Stored data entries
^^^^^^^^^^^^^^^^

This is an optimization exercise on Yosys and OpenROAD, whose aim is small area, not a production implementation.
Function was checked by simulation only, so behaviour that the tests miss may differ from the original.

==> run M <==
## tmr_bank
module tmr_bank (
    input  wire        clk,
    input  wire        rst_n,
    input  wire        reg_we,
    input  wire        reg_re,
    input  wire [6:0]  reg_addr,
    input  wire [31:0] reg_wdata,
    output reg  [31:0] reg_rdata,
    output reg         range_err,
    input  wire [7:0]  tin,
    input  wire        clk32k,
    output wire [7:0]  tout,
    output wire [3:0]  irq
);
    localparam integer NT = 4;
    wire rst = ~rst_n;
    wire        we       = reg_we & rst_n;
    wire [31:0] wdata_g  = reg_wdata & {32{rst_n}};
    wire [31:0] wdata_g1 = reg_wdata | {32{rst}};
    reg [7:0] tin_s1, tin_s2, tin_s3;
    reg       c32_s1, c32_s2, c32_s3;
    always @(posedge clk) begin
        tin_s1 <= tin;
        tin_s2 <= tin_s1;
        tin_s3 <= tin_s2;
        c32_s1 <= clk32k;
        c32_s2 <= c32_s1;
        c32_s3 <= c32_s2;
    end
    wire [7:0] tin_rise = tin_s2 & ~tin_s3;
    wire [7:0] tin_fall = ~tin_s2 & tin_s3;
    wire [7:0] tin_any  = tin_s2 ^ tin_s3;
    wire       c32_rise = c32_s2 & ~c32_s3;
    wire        sh_sel = reg_addr[6];
    wire [1:0]  tsel   = reg_addr[5:4];
    wire [3:0]  toff   = reg_addr[3:0];
    wire        w_snap = we && sh_sel && reg_addr[5:0] == 6'h00;
    wire        w_gcmd = we && sh_sel && reg_addr[5:0] == 6'h01;
    wire        w_tout = we && sh_sel && reg_addr[5:3] == 3'b001;
    wire [2:0]  tout_i = reg_addr[2:0];
    wire [1:0]  gcmd = reg_wdata[17:16];
    wire [NT-1:0]    wrap;
    wire [NT*6-1:0]  ev;
    reg  [NT*6-1:0]  ev_q;
    wire [NT*32-1:0] t_rdata;
    wire [NT-1:0]    t_rsv;
    genvar n;
    generate
        for (n = 0; n < NT; n = n + 1) begin : g_tmr
            wire casc;
            if (n == 0) begin : g_c0
                assign casc = 1'b0;
            end else begin : g_cn
                assign casc = wrap[n-1];
            end
            tmr_unit #(.IDX(n), .NT(NT)) u_tmr (
                .clk      (clk),
                .rst_n    (rst_n),
                .wr       (we && !sh_sel && tsel == n),
                .rd       (reg_re && !sh_sel && tsel == n),
  ...
Settings: LEC_CHECK=0, ABC_AREA=1, CAP_MARGIN=20, CORE_MARGIN=2, CORE_UTILIZATION=45, PLACE_DENSITY=0.6, SLEW_MARGIN=20; clock period 20.0 ns.
standard.sh (not shown) runs the stock make flow with config.mk's settings and CLKGATE_MAP_FILE= SYNTH_SCRIPT=/design/flow/synth_recipe.tcl, a recipe that flattens the netlist after the stock synthesis.
==> flow/flow/run.sh <==
#!/bin/bash
# Own layout flow. It is the standard ORFS flow (standard.sh) with two
# changes:
#  1. synthesis maps the logic with an area-oriented ABC script and skips
#     Yosys's full-adder extraction; everything up to and including the
#     flip-flop mapping is unchanged, and the registers are checked against
#     the standard synthesis (run first, in orfs_ref/); if they differ the
#     standard synthesis is used instead;
#  2. clock tree synthesis gets its arguments from CTS_ARGS (no dummy loads).
# Every tool's output goes to a log file in this folder (flow_*.log) and to
# ORFS's own logs under orfs*/logs.
set -uo pipefail
here=$PWD
cts_args="-sink_clustering_enable -repair_clock_nets -dont_use_dummy_load"
[ -f flow/cts_args ] && cts_args=$(cat flow/cts_args)

python3 flow/mk_synth.py > flow_mk_synth.log 2>&1 || { cat flow_mk_synth.log; exit 1; }

# the make command line of standard.sh, without its targets
mk=$(grep -m1 '^make -C' standard.sh | sed 's/"${@:-finish}"$//')
[ -n "$mk" ] || { echo "no make line in standard.sh"; exit 1; }
ref_mk=$(echo "$mk" | sed -E "s#WORK_HOME=[^ ]+#WORK_HOME=$here/orfs_ref#")
own_mk=$(echo "$mk" | sed -E "s#SYNTH_SCRIPT=[^ ]+#SYNTH_SCRIPT=$here/my_synth_recipe.tcl#")

# 1. reference: the standard synthesis
eval "$ref_mk synth" > flow_ref_synth.log 2>&1
ref_v=$here/orfs_ref/results/$FLOW_PLATFORM/tmr_bank/base/1_2_yosys.v

# 2. own synthesis
eval "$own_mk synth" > flow_own_synth.log 2>&1
own_v=$here/orfs/results/$FLOW_PLATFORM/tmr_bank/base/1_2_yosys.v

if ! python3 flow/cmp_regs.py "$ref_v" "$own_v" > flow_cmp_regs.log 2>&1; then
    echo "registers differ: using the standard synthesis" >> flow_cmp_regs.log
    rm -rf "$here/orfs"
    own_mk=$mk
    eval "$own_mk synth" > flow_std_synth.log 2>&1
fi

# 3. the rest of the standard flow
export CTS_ARGS="$cts_args"
# more antenna repair rounds after detailed routing than ORFS's default 5
export MAX_REPAIR_ANTENNAS_ITER_DRT=${MAX_REPAIR_ANTENNAS_ITER_DRT:-20}
eval "$own_mk finish" > flow_layout.log 2>&1
rc=$?
odb=$here/orfs/results/$FLOW_PLATFORM/tmr_bank/base/6_final.odb
if [[ -f $odb ]]; then
    : # left out here: write the final layout as DEF
fi
exit $rc
==> flow/flow/abc_area.script <==
strash
dc2
&get -n
&st
&dch -f
&nf -R 2000 -F 10 -A 10
&put
topo
==> flow/flow/cts_args <==
-sink_clustering_enable -repair_clock_nets -dont_use_dummy_load -buf_list {sky130_fd_sc_hd__clkbuf_4 sky130_fd_sc_hd__clkbuf_8 sky130_fd_sc_hd__clkbuf_16} -sink_clustering_size 24 -sink_clustering_max_diameter 60
Other scripts of this flow, unchanged in this note and not shown: flow/flow/cmp_regs.py, flow/flow/mk_synth.py
==> run D: changes against run M <==
--- a/flow/design.v
+++ b/flow/design.v
@@ -166,17 +166,18 @@
         if (has_clock)              src_edge = clk_act;
         else if (clksel == 4'd0)    src_edge = 1'b1;
         else if (clksel == 4'd1)    src_edge = c32_rise;
         else if (clksel[3] & clksel[1]) src_edge = (IDX == 0) ? 1'b0 : casc_in;   
         else                        src_edge = src_tin;                            
     end
     wire edge_ok = run_c && (!has_gate || gate_c) && src_edge && !do_reset && !w_cnt;
     wire [15:0] pcnt_b = do_start ? 16'd0 : pcnt;
-    wire        tick   = edge_ok && (pcnt_b == psc);
+    wire        pmatch = do_start ? (psc == 16'd0) : (pcnt == psc);
+    wire        tick   = edge_ok && pmatch;
     wire [16:0] pc;                  
     assign pc[0] = 1'b1;
     genvar g;
     generate
         for (g = 0; g < 16; g = g + 1) begin : g_pc
             assign pc[g+1] = pc[g] & pcnt_b[g];
         end
     endgenerate
--- a/flow/flow/run.sh
+++ b/flow/flow/run.sh
@@ -1,17 +1,18 @@
 #!/bin/bash
 # Own layout flow. It is the standard ORFS flow (standard.sh) with two
 # changes:
 #  1. synthesis maps the logic with an area-oriented ABC script and skips
 #     Yosys's full-adder extraction; everything up to and including the
 #     flip-flop mapping is unchanged, and the registers are checked against
 #     the standard synthesis (run first, in orfs_ref/); if they differ the
 #     standard synthesis is used instead;
-#  2. clock tree synthesis gets its arguments from CTS_ARGS (no dummy loads).
+#  2. clock tree synthesis gets its arguments from CTS_ARGS (no dummy loads);
+#  3. repair margins can differ before and after clock tree synthesis.
 # Every tool's output goes to a log file in this folder (flow_*.log) and to
 # ORFS's own logs under orfs*/logs.
 set -uo pipefail
 here=$PWD
 cts_args="-sink_clustering_enable -repair_clock_nets -dont_use_dummy_load"
 [ -f flow/cts_args ] && cts_args=$(cat flow/cts_args)
 
 python3 flow/mk_synth.py > flow_mk_synth.log 2>&1 || { cat flow_mk_synth.log; exit 1; }
@@ -36,15 +37,21 @@
     own_mk=$mk
     eval "$own_mk synth" > flow_std_synth.log 2>&1
 fi
 
 # 3. the rest of the standard flow
 export CTS_ARGS="$cts_args"
 # more antenna repair rounds after detailed routing than ORFS's default 5
 export MAX_REPAIR_ANTENNAS_ITER_DRT=${MAX_REPAIR_ANTENNAS_ITER_DRT:-20}
-eval "$own_mk finish" > flow_layout.log 2>&1
+# margins and other make settings may differ before and after clock tree
+# synthesis (flow/place_args, flow/route_args: extra make variables)
+place_args=""; route_args=""
+[ -f flow/place_args ] && place_args=$(cat flow/place_args)
+[ -f flow/route_args ] && route_args=$(cat flow/route_args)
+eval "$own_mk $place_args cts" > flow_layout.log 2>&1
+eval "$own_mk $route_args finish" > flow_layout2.log 2>&1
 rc=$?
 odb=$here/orfs/results/$FLOW_PLATFORM/tmr_bank/base/6_final.odb
 if [[ -f $odb ]]; then
     : # left out here: write the final layout as DEF
 fi
 exit $rc
==> flow/flow/abc_area.script (replaced) <==
strash
dc2
&get -n
&st
&dch -f
&nf -p -R 50 -F 10 -A 10
&put
topo
==> flow/flow/cts_args (replaced) <==
-sink_clustering_enable -repair_clock_nets -dont_use_dummy_load -buf_list sky130_fd_sc_hd__clkbuf_8 -sink_clustering_size 14 -sink_clustering_max_diameter 60
==> flow/flow/place_args (new file) <==
SLEW_MARGIN=10 CAP_MARGIN=10
==> flow/flow/route_args (new file) <==
SLEW_MARGIN=35 CAP_MARGIN=35
==> flow/config.mk (replaced) <==
export PLATFORM = sky130hd
export DESIGN_NAME = tmr_bank
export DESIGN_NICKNAME = tmr_bank
export VERILOG_FILES = /design/flow/design.v
export SDC_FILE = /design/flow/constraint.sdc
export NUM_CORES = 8
export LEC_CHECK = 0
export ABC_AREA = 1
export CAP_MARGIN = 20
export CORE_MARGIN = 2
export CORE_UTILIZATION = 42
export PLACE_DENSITY = 0.55
export SETUP_SLACK_MARGIN = 0.2
export SLEW_MARGIN = 20
==> run C: changes against run M <==
--- a/flow/design.v
+++ b/flow/design.v
@@ -156,53 +156,63 @@
     reg src_tin;
     always @(*) begin
         case (edge_sel)
             2'd0:    src_tin = tin_rise[tsel_e];
             2'd1:    src_tin = tin_fall[tsel_e];
             default: src_tin = tin_any[tsel_e];
         endcase
     end
-    reg src_edge;
+    reg src_loc;
     always @(*) begin
-        if (has_clock)              src_edge = clk_act;
-        else if (clksel == 4'd0)    src_edge = 1'b1;
-        else if (clksel == 4'd1)    src_edge = c32_rise;
-        else if (clksel[3] & clksel[1]) src_edge = (IDX == 0) ? 1'b0 : casc_in;   
-        else                        src_edge = src_tin;                            
-    end
-    wire edge_ok = run_c && (!has_gate || gate_c) && src_edge && !do_reset && !w_cnt;
-    wire [15:0] pcnt_b = do_start ? 16'd0 : pcnt;
-    wire        tick   = edge_ok && (pcnt_b == psc);
+        if (has_clock)              src_loc = clk_act;
+        else if (clksel == 4'd0)    src_loc = 1'b1;
+        else if (clksel == 4'd1)    src_loc = c32_rise;
+        else if (clksel[3] & clksel[1]) src_loc = 1'b0;                 
+        else                        src_loc = src_tin;                  
+    end
+    wire is_casc = (IDX != 0) && !has_clock && clksel[3] && clksel[1];
+    wire base    = run_c && (!has_gate || gate_c) && !do_reset && !w_cnt;
+    wire edge_ok = base && (src_loc || (is_casc && casc_in));
+    wire        pmatch = do_start ? (psc == 16'd0) : (pcnt == psc);
+    wire        tk_loc = base && pmatch && src_loc;
+    wire        tk_cas = base && pmatch && is_casc;
+    wire        tick   = tk_loc || (tk_cas && casc_in);
     wire [16:0] pc;                  
-    assign pc[0] = 1'b1;
+    assign pc[0] = edge_ok;
     genvar g;
     generate
         for (g = 0; g < 16; g = g + 1) begin : g_pc
-            assign pc[g+1] = pc[g] & pcnt_b[g];
+            assign pc[g+1] = pc[g] & pcnt[g];
         end
     endgenerate
-    wire [15:0] pinc = pcnt_b ^ pc[15:0];
     wire        p_clr  = rst | do_reset | w_cnt | tick;
-    wire [15:0] pcnt_n = p_clr ? 16'd0 : (edge_ok ? pinc : pcnt_b);
+    wire        p_cnt  = !p_clr && !do_start;           
+    wire        p_one  = !p_clr && do_start && edge_ok;  
+    wire [15:0] pcnt_n = ({16{p_cnt}} & (pcnt ^ pc[15:0])) | {15'd0, p_one};
     wire down = ~mode[1];
-    wire [32:0] cc;                  
-    assign cc[0] = 1'b1;
+    wire [32:0] cu, cd;              
+    assign cu[0] = 1'b1;
+    assign cd[0] = 1'b1;
     generate
         for (g = 0; g < 32; g = g + 1) begin : g_cc
-            assign cc[g+1] = cc[g] & (cnt[g] ^ down);
+            assign cu[g+1] = cu[g] & cnt[g];
+            assign cd[g+1] = cd[g] & !cnt[g];
         end
     endgenerate
-    wire at_end = cc[32];            
-    wire at_buf = ba_zero ? (cnt == 32'd0) : (cnt == buf_act);
-    assign wrap = tick && (at_end || (!down && at_buf));
+    wire at_end = down ? cd[32] : cu[32];    
+    wire at_buf = ba_zero ? cd[32] : (cnt == buf_act);
+    wire endc   = at_end || (!down && at_buf);
+    assign wrap = (tk_loc && endc) || (tk_cas && endc && casc_in);
     wire        ld     = do_reset | wrap;
-    wire [31:0] ld_val = bufr & {32{down}};
-    wire [31:0] cnt_st = cnt ^ (cc[31:0] & {32{tick}});
-    wire [31:0] cnt_n  = rst ? 32'd0 : (w_cnt ? wdata : (ld ? ld_val : cnt_st));
+    wire [31:0] cnt_st = cnt ^ ((cu[31:0] & {32{tick & !down}}) | (cd[31:0] & {32{tick & down}}));
+    wire        sel_w  = w_cnt | rst;
+    wire        sel_b  = !sel_w & ld & down;      
+    wire        sel_c  = !sel_w & !ld;            
+    wire [31:0] cnt_n  = ({32{sel_w}} & wdata_g) | ({32{sel_b}} & bufr) | ({32{sel_c}} & cnt_st);
     wire run_n = run_c && !(wrap && mode[0]);
     wire discard  = w_commit && wdata[1];
     wire boundary = wrap || !run;
     wire apply    = pend && boundary && !discard;
     wire v_range = (v_cfg  && (s_clksel > 4'd10 || s_edge == 2'd3)) ||
                    (v_trig && (s_aevt > 3'd5 || s_bevt > 3'd5 || s_aact > 3'd4 || s_bact > 3'd4)) ||
                    (v_ccfg && (s_capedge == 2'd3 || (s_capsrc > 4'd9 && s_capsrc != 4'd15)));
     wire e_c10   = v_cfg  ? (s_clksel == 4'd10) : (clksel == 4'd10);
@@ -379,17 +389,17 @@
     output reg         range_err,
     input  wire [7:0]  tin,
     input  wire        clk32k,
     output wire [7:0]  tout,
     output wire [3:0]  irq
 );
     localparam integer NT = 4;
     wire rst = ~rst_n;
-    wire        we       = reg_we & rst_n;
+    wire        we       = reg_we;
     wire [31:0] wdata_g  = reg_wdata & {32{rst_n}};
     wire [31:0] wdata_g1 = reg_wdata | {32{rst}};
     reg [7:0] tin_s1, tin_s2, tin_s3;
     reg       c32_s1, c32_s2, c32_s3;
     always @(posedge clk) begin
         tin_s1 <= tin;
         tin_s2 <= tin_s1;
         tin_s3 <= tin_s2;
@@ -486,17 +496,17 @@
                 to_en[m]   <= wdata_g[31];
                 to_pol[m]  <= wdata_g[30];
                 to_init[m] <= wdata_g[29];
                 to_src[m]  <= wdata_g[27:24];
                 to_set[m]  <= wdata_g1[23:21];
                 to_clr[m]  <= wdata_g1[20:18];
             end
             if (w_tout && tout_i == m && !tout_bad) begin
-                to_level[m] <= reg_wdata[29];
+                to_level[m] <= reg_wdata[29] & rst_n;
             end else begin
                 case ({src_ev(ev, to_src[m], to_set[m]), src_ev(ev, to_src[m], to_clr[m])})
                     2'b10:   to_level[m] <= rst_n;
                     2'b01:   to_level[m] <= 1'b0;
                     2'b11:   to_level[m] <= ~to_level[m] & rst_n;
                     default: to_level[m] <= to_level[m] & rst_n;
                 endcase
             end
@@ -523,11 +533,11 @@
         sh_rsv = 1'b0;
         if (w_snap) sh_rsv = reg_wdata[31:16] != 16'd0;
         if (w_gcmd) sh_rsv = reg_wdata[31:18] != 14'd0;
         if (we && sh_sel && reg_addr[5:0] == 6'h02) sh_rsv = reg_wdata[31:16] != 16'd0;
         if (w_tout) sh_rsv = tout_bad || reg_wdata[17:0] != 18'd0;
     end
     always @(posedge clk) begin
         reg_rdata <= rd_mux;
-        range_err <= sh_rsv || (|t_rsv);
+        range_err <= (sh_rsv || (|t_rsv)) & rst_n;
     end
 endmodule
--- a/flow/flow/run.sh
+++ b/flow/flow/run.sh
@@ -1,17 +1,18 @@
 #!/bin/bash
 # Own layout flow. It is the standard ORFS flow (standard.sh) with two
 # changes:
 #  1. synthesis maps the logic with an area-oriented ABC script and skips
 #     Yosys's full-adder extraction; everything up to and including the
 #     flip-flop mapping is unchanged, and the registers are checked against
 #     the standard synthesis (run first, in orfs_ref/); if they differ the
 #     standard synthesis is used instead;
-#  2. clock tree synthesis gets its arguments from CTS_ARGS (no dummy loads).
+#  2. clock tree synthesis gets its arguments from CTS_ARGS (no dummy loads);
+#  3. repair margins can differ before and after clock tree synthesis.
 # Every tool's output goes to a log file in this folder (flow_*.log) and to
 # ORFS's own logs under orfs*/logs.
 set -uo pipefail
 here=$PWD
 cts_args="-sink_clustering_enable -repair_clock_nets -dont_use_dummy_load"
 [ -f flow/cts_args ] && cts_args=$(cat flow/cts_args)
 
 python3 flow/mk_synth.py > flow_mk_synth.log 2>&1 || { cat flow_mk_synth.log; exit 1; }
@@ -36,15 +37,21 @@
     own_mk=$mk
     eval "$own_mk synth" > flow_std_synth.log 2>&1
 fi
 
 # 3. the rest of the standard flow
 export CTS_ARGS="$cts_args"
 # more antenna repair rounds after detailed routing than ORFS's default 5
 export MAX_REPAIR_ANTENNAS_ITER_DRT=${MAX_REPAIR_ANTENNAS_ITER_DRT:-20}
-eval "$own_mk finish" > flow_layout.log 2>&1
+# margins and other make settings may differ before and after clock tree
+# synthesis (flow/place_args, flow/route_args: extra make variables)
+place_args=""; route_args=""
+[ -f flow/place_args ] && place_args=$(cat flow/place_args)
+[ -f flow/route_args ] && route_args=$(cat flow/route_args)
+eval "$own_mk $place_args cts" > flow_layout.log 2>&1
+eval "$own_mk $route_args finish" > flow_layout2.log 2>&1
 rc=$?
 odb=$here/orfs/results/$FLOW_PLATFORM/tmr_bank/base/6_final.odb
 if [[ -f $odb ]]; then
     : # left out here: write the final layout as DEF
 fi
 exit $rc
==> flow/flow/abc_area.script (replaced) <==
strash
dc2
&get -n
&st
&dch -f
&nf -p -R 50 -F 10 -A 10
&put
topo
==> flow/flow/cts_args (replaced) <==
-sink_clustering_enable -repair_clock_nets -dont_use_dummy_load -buf_list sky130_fd_sc_hd__clkbuf_8 -sink_clustering_size 14 -sink_clustering_max_diameter 60
==> flow/flow/place_args (new file) <==
SLEW_MARGIN=20 CAP_MARGIN=20 BUFFER_PORTS_ARGS="-buffer_cell sky130_fd_sc_hd__buf_2"
==> flow/flow/route_args (new file) <==
SLEW_MARGIN=35 CAP_MARGIN=35
==> flow/config.mk (replaced) <==
export PLATFORM = sky130hd
export DESIGN_NAME = tmr_bank
export DESIGN_NICKNAME = tmr_bank
export VERILOG_FILES = /design/flow/design.v
export SDC_FILE = /design/flow/constraint.sdc
export NUM_CORES = 8
export LEC_CHECK = 0
export ABC_AREA = 1
export CAP_MARGIN = 20
export CORE_MARGIN = 2
export CORE_UTILIZATION = 45
export PLACE_DENSITY = 0.58
export SETUP_SLACK_MARGIN = 0.6
export SLEW_MARGIN = 20
==> impl_metrics.tcl <==
set metrics [dict create \
    status "complete, no violations" \
    vias 104000 \
    max_freq_mhz 52.4 \
    p_total_mw 10.1 \
    synthTopCellsByCount "2044 x edfxtp_1, 786 x nor2_1, 714 x nand2_1" \
    power.density_mw_per_mm2 81.3 \
    nClkBuffers 226 \
    drt-met1-wl_um 241000 \
    grt_use_total 0.565 \
    met1_usage 0.631 \
    crit_path_end "to_level[2]" \
    reg2regPathDepth 70 \
    fin_crit_ns 19.10 \
    syn_nets 8556 \
    fin_area_sq_mm 0.124 \
    fin_util 0.487 \
]
-- figures above: run D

^^^^^^^^^^^^^^^^

=== Work item ===
Your reply should be only the number of lines in the preceding data that include the word "unchanged".

=== Your response ===
4